Collected data entries:
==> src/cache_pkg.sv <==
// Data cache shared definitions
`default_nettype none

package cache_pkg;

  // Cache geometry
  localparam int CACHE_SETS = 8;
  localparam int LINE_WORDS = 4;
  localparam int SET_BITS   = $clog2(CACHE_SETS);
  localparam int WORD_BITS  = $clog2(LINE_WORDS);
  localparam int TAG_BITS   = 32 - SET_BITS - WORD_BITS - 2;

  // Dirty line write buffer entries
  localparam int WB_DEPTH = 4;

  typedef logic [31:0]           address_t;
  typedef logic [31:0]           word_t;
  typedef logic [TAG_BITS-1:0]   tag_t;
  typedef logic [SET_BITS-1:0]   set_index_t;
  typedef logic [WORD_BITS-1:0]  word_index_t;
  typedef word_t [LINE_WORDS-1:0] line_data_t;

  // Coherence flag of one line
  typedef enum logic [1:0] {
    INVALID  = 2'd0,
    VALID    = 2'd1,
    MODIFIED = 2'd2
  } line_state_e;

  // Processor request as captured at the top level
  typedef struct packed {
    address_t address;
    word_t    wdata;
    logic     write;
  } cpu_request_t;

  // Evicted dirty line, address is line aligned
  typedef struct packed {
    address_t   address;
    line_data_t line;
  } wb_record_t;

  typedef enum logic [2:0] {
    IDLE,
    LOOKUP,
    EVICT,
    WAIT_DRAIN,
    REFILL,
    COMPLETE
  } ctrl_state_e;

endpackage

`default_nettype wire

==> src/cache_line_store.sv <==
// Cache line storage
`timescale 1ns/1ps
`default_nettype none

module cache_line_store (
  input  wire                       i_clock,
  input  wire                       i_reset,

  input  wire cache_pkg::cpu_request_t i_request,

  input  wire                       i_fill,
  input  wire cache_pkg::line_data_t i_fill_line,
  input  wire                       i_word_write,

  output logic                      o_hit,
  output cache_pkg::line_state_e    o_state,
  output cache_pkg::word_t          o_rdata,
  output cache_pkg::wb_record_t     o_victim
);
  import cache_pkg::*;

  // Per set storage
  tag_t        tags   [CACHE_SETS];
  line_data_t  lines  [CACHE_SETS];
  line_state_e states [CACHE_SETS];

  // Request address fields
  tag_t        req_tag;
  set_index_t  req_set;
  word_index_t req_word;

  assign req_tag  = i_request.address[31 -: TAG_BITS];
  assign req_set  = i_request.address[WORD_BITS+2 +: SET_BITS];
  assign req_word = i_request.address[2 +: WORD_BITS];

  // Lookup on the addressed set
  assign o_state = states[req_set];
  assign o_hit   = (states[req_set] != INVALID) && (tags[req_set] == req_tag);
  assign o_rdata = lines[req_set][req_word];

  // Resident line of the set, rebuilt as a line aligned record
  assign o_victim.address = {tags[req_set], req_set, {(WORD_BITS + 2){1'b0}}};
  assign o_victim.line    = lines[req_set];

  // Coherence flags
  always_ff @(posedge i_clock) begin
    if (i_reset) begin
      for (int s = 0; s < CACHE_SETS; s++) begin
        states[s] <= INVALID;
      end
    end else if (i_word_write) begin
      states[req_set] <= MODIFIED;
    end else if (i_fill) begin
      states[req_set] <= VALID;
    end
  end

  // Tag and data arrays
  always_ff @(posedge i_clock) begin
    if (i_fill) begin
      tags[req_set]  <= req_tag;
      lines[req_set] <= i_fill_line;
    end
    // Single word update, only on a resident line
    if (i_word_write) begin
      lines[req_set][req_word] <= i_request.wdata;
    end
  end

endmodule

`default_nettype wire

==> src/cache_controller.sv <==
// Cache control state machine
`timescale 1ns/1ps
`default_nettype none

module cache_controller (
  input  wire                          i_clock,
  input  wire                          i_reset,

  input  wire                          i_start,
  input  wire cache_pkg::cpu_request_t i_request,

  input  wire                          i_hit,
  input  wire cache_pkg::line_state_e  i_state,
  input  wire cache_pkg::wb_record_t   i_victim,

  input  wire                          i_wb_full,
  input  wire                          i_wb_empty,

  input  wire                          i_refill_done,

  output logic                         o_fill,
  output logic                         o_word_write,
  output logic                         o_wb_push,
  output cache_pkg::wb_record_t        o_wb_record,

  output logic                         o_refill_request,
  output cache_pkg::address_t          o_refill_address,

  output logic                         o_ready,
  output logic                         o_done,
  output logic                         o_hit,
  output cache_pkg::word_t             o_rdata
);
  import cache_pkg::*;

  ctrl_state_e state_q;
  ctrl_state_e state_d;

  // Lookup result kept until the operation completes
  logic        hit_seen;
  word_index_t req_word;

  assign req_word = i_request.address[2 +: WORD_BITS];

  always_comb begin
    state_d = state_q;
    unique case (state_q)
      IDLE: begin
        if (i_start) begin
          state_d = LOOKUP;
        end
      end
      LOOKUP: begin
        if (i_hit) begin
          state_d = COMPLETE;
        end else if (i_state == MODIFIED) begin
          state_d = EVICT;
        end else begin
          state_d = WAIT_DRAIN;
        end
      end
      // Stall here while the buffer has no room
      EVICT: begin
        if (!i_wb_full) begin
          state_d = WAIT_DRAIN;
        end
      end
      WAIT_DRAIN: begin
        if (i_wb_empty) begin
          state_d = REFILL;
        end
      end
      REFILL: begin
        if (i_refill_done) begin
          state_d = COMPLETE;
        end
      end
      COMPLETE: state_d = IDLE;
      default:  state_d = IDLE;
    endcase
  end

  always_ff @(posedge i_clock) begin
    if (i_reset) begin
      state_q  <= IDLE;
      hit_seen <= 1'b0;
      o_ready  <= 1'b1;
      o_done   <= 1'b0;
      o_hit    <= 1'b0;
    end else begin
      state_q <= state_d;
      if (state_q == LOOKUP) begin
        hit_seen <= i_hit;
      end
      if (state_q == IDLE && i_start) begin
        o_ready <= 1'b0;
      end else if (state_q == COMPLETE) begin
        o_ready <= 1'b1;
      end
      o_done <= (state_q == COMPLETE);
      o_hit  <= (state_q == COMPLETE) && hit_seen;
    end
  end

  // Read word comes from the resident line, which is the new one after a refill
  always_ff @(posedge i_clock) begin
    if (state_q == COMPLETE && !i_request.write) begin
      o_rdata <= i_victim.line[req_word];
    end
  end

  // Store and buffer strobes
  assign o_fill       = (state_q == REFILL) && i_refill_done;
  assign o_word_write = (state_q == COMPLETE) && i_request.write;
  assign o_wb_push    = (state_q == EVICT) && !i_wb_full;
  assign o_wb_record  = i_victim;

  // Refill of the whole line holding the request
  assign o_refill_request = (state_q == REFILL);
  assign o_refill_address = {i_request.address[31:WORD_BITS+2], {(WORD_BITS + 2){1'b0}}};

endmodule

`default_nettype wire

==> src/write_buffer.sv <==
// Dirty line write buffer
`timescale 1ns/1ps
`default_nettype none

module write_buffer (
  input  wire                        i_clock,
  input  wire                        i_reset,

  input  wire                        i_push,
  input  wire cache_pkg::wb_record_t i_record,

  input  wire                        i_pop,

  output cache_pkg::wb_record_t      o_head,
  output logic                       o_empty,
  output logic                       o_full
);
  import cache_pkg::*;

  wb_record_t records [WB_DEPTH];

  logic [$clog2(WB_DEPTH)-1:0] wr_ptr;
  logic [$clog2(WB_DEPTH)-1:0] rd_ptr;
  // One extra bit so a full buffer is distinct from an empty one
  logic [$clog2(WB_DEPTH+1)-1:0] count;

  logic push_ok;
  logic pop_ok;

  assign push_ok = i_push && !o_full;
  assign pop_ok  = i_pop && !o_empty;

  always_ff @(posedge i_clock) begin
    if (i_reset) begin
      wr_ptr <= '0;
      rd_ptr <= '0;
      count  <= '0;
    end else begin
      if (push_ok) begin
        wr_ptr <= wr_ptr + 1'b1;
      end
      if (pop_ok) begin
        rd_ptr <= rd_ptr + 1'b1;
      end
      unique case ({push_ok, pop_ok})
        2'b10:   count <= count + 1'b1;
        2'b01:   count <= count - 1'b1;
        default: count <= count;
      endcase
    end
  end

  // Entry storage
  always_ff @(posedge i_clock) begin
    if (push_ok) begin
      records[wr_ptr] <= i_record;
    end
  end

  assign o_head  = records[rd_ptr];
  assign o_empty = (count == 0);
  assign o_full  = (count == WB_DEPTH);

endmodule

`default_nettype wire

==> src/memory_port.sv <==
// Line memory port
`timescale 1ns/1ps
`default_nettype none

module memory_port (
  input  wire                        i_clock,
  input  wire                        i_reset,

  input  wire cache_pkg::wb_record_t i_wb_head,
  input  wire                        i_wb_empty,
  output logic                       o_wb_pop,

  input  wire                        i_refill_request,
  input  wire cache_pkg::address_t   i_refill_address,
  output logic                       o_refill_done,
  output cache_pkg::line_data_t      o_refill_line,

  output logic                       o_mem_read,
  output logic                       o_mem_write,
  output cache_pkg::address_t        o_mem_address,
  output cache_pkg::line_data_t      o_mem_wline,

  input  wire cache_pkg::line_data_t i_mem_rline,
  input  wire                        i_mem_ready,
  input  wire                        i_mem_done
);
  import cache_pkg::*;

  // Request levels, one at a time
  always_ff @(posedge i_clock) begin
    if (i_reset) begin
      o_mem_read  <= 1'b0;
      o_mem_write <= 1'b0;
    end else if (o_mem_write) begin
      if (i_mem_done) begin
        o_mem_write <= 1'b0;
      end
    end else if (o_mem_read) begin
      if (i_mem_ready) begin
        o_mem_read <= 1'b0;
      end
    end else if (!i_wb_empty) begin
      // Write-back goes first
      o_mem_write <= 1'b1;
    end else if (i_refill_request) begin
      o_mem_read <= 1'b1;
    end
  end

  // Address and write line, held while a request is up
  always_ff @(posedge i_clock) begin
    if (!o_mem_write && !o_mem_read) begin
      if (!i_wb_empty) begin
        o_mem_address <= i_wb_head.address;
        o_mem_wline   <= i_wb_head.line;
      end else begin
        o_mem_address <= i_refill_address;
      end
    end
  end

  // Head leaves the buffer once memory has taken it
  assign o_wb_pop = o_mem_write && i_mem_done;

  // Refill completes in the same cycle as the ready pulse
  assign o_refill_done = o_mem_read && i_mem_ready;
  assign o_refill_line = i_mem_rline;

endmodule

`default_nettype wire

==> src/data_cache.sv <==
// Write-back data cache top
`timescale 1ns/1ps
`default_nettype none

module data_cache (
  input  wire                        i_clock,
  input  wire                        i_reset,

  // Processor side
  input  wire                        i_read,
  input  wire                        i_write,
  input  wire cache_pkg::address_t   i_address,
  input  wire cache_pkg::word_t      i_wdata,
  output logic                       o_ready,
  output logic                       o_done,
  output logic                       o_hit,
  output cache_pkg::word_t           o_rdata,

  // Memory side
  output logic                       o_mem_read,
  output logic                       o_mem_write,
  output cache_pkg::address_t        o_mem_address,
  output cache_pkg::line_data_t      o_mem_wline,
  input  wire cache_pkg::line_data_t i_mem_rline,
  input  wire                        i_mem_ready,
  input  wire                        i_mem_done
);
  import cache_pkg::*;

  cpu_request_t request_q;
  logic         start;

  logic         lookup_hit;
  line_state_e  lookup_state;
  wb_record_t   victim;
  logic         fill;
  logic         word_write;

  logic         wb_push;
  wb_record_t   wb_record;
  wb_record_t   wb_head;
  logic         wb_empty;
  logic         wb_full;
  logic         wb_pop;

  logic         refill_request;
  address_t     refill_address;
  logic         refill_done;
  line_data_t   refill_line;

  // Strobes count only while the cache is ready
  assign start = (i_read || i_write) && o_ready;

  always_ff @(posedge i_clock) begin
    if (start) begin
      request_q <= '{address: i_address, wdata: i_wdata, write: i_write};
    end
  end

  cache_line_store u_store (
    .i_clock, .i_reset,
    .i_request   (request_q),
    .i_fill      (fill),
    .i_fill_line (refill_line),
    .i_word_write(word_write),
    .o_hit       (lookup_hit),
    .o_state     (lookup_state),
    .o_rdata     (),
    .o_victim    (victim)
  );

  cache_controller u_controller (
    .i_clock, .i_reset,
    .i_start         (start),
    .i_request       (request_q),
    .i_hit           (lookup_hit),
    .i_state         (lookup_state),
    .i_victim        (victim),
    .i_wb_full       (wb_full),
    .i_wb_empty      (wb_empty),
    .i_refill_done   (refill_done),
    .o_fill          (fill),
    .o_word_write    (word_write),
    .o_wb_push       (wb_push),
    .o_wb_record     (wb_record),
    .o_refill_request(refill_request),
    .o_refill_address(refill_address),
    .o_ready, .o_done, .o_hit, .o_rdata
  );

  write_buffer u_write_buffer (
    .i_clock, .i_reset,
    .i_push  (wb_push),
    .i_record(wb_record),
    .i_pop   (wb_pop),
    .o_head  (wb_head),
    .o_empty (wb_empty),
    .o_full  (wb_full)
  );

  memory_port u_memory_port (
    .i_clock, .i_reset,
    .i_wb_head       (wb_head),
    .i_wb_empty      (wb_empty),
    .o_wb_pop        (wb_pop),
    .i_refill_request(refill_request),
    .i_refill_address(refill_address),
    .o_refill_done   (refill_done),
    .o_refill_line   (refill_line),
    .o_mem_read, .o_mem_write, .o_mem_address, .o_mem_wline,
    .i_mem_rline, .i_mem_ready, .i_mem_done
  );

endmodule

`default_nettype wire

...

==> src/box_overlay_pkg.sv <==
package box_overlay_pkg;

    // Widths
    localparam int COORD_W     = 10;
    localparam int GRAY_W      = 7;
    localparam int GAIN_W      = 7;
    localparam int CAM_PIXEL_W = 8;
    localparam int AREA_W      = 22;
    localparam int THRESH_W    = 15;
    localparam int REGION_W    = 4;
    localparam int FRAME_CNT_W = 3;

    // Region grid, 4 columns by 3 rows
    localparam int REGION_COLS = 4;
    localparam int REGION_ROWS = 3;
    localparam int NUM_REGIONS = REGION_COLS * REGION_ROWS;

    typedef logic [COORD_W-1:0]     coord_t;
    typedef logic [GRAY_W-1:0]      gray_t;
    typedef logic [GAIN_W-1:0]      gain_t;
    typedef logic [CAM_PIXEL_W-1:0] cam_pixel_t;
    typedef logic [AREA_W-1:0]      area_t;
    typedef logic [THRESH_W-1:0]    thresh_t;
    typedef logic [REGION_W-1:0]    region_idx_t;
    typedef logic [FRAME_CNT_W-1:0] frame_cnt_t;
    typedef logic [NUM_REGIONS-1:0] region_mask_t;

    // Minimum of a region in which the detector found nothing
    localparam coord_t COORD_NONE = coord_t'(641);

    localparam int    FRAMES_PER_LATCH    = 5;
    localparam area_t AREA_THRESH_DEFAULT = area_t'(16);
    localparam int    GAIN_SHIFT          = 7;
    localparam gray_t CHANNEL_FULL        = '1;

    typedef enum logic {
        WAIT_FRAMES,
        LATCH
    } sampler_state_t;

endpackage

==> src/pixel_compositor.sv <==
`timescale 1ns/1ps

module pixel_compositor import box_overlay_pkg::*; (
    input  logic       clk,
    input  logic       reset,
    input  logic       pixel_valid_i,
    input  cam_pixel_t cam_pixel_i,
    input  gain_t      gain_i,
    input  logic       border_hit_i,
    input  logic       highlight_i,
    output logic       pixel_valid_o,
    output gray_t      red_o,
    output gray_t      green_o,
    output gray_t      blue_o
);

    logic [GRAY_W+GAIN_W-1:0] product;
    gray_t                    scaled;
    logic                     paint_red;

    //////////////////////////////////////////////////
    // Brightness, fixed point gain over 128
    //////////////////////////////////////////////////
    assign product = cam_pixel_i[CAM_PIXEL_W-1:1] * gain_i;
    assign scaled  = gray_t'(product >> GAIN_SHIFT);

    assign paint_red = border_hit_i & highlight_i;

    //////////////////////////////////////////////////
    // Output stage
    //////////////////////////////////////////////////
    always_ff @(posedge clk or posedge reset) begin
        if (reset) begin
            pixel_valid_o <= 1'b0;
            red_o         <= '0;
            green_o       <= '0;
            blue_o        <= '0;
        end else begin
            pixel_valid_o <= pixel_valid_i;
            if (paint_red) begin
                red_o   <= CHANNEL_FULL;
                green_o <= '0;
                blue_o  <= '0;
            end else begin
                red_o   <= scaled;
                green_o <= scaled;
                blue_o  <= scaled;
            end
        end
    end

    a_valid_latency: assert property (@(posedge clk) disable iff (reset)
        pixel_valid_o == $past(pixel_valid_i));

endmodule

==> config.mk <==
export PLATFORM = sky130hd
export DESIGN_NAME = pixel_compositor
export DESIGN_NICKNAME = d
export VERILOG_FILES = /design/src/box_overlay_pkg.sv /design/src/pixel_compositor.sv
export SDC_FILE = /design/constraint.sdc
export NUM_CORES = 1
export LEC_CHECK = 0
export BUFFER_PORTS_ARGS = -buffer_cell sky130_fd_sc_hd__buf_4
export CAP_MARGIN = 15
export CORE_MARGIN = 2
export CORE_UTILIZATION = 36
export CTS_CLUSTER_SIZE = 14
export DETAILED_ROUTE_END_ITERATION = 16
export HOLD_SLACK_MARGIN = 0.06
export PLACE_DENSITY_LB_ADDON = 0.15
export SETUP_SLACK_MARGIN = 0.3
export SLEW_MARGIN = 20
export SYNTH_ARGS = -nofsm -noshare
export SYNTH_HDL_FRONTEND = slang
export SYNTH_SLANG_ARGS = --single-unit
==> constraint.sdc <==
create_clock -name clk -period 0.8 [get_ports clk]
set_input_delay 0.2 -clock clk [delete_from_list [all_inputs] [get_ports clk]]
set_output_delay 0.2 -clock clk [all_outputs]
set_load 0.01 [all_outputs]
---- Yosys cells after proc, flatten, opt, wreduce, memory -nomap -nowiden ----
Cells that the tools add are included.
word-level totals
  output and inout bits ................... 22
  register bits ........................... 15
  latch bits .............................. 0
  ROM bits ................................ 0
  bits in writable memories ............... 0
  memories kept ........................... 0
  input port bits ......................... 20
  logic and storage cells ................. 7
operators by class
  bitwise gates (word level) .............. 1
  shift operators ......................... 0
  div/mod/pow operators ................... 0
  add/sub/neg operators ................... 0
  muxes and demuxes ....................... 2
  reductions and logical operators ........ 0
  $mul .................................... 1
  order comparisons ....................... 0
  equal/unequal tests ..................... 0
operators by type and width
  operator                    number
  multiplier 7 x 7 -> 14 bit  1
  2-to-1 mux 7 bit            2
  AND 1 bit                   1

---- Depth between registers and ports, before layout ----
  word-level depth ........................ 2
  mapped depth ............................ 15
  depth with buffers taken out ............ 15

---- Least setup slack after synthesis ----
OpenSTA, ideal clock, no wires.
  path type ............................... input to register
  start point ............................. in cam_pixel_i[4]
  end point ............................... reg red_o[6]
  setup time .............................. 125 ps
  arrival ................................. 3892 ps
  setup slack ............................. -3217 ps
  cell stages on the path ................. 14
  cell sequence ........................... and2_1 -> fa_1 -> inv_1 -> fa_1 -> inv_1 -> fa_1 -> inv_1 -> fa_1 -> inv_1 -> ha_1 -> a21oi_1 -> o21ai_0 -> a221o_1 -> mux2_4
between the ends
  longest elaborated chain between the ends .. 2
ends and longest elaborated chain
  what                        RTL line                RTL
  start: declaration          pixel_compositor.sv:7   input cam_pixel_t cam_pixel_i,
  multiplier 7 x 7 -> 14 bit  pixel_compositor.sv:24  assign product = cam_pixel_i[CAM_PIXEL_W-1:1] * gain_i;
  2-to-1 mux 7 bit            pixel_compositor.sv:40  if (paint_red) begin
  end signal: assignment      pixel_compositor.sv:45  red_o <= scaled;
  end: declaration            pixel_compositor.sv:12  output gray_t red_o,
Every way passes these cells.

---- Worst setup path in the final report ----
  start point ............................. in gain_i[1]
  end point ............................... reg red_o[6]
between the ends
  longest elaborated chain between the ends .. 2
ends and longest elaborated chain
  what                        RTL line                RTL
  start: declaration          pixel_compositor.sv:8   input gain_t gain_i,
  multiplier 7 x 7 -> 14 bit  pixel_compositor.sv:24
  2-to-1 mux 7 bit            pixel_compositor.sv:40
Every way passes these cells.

* * *

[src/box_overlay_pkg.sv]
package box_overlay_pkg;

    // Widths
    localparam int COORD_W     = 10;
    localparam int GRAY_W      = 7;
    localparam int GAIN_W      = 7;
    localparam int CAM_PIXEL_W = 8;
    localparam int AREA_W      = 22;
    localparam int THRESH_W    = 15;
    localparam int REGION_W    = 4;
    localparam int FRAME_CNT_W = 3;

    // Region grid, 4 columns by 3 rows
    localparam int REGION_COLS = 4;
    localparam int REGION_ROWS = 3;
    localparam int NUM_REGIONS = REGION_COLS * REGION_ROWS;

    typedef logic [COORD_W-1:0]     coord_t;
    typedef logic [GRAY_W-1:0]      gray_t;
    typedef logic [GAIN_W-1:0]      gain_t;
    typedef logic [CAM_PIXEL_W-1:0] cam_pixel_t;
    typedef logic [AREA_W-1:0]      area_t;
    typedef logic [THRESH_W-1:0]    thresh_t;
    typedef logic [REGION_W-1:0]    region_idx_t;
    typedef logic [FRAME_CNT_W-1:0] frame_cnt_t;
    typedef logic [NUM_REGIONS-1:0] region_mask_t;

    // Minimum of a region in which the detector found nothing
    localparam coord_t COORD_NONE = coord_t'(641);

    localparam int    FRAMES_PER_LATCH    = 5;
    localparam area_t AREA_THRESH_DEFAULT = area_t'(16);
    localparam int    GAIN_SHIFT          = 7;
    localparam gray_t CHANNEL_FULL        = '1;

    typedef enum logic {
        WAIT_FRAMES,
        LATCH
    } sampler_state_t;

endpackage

→ Task directions
Above are some records; copy exactly the lines from the one with "if (state_q == COMPLETE &&" through the one with "holding the request", both included, and no others.

→ Answer box
    if (state_q == COMPLETE && !i_request.write) begin
      o_rdata <= i_victim.line[req_word];
    end
  end

  // Store and buffer strobes
  assign o_fill       = (state_q == REFILL) && i_refill_done;
  assign o_word_write = (state_q == COMPLETE) && i_request.write;
  assign o_wb_push    = (state_q == EVICT) && !i_wb_full;
  assign o_wb_record  = i_victim;

  // Refill of the whole line holding the request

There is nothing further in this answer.